#### EXERCISE REQUIREMENTS:
A line belongs in the answer if it contains "class"; copy every such line from the entries below.

#### AVAILABLE RECORDS:
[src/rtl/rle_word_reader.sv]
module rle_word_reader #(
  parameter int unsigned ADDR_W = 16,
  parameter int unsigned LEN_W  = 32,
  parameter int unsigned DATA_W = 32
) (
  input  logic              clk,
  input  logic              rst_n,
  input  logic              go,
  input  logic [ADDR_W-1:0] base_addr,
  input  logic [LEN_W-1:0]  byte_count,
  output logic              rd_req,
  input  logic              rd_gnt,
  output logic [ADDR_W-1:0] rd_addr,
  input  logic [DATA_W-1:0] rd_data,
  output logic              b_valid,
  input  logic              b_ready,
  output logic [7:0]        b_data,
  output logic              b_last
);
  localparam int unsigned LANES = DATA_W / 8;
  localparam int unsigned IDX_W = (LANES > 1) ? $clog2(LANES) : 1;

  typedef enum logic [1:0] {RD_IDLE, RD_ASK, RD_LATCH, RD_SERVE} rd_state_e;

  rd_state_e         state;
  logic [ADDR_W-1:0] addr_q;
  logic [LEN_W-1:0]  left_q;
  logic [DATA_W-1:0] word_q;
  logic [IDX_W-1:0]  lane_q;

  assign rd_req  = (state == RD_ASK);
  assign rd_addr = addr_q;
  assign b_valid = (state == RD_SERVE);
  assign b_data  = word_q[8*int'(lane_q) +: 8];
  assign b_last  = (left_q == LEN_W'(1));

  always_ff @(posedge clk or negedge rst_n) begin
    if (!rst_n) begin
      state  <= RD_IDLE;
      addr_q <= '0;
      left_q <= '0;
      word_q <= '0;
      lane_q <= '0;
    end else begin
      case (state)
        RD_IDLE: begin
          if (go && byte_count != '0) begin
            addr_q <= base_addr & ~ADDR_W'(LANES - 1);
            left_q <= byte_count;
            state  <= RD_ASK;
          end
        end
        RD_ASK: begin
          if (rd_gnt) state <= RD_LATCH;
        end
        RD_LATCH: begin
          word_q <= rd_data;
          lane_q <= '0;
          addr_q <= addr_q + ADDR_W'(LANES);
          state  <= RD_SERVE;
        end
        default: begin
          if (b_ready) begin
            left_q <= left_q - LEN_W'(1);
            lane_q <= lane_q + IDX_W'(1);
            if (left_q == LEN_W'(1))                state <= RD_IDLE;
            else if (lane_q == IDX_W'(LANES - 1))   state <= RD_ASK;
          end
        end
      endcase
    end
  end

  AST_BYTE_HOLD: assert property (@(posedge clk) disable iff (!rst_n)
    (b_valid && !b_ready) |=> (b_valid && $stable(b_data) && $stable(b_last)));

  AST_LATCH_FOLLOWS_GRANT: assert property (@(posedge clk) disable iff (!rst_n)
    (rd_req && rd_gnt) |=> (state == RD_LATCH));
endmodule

==

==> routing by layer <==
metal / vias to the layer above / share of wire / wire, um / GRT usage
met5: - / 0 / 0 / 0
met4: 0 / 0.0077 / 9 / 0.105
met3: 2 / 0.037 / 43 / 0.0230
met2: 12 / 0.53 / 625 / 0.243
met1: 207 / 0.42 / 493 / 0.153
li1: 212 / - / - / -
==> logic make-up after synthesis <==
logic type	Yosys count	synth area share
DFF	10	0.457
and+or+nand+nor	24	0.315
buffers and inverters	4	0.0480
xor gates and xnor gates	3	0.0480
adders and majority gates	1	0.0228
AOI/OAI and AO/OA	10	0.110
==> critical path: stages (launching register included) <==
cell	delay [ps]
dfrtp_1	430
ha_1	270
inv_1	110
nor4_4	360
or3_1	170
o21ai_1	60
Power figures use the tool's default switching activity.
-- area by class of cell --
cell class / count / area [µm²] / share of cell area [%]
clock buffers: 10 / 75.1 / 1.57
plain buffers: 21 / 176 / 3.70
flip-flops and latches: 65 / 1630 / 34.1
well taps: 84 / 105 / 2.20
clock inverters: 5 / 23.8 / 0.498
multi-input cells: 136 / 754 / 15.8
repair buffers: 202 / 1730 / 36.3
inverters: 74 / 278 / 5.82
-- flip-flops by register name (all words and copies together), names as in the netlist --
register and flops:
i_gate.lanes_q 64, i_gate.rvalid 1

#### RESPONSE TO THE TASK:
-- area by class of cell --
cell class / count / area [µm²] / share of cell area [%]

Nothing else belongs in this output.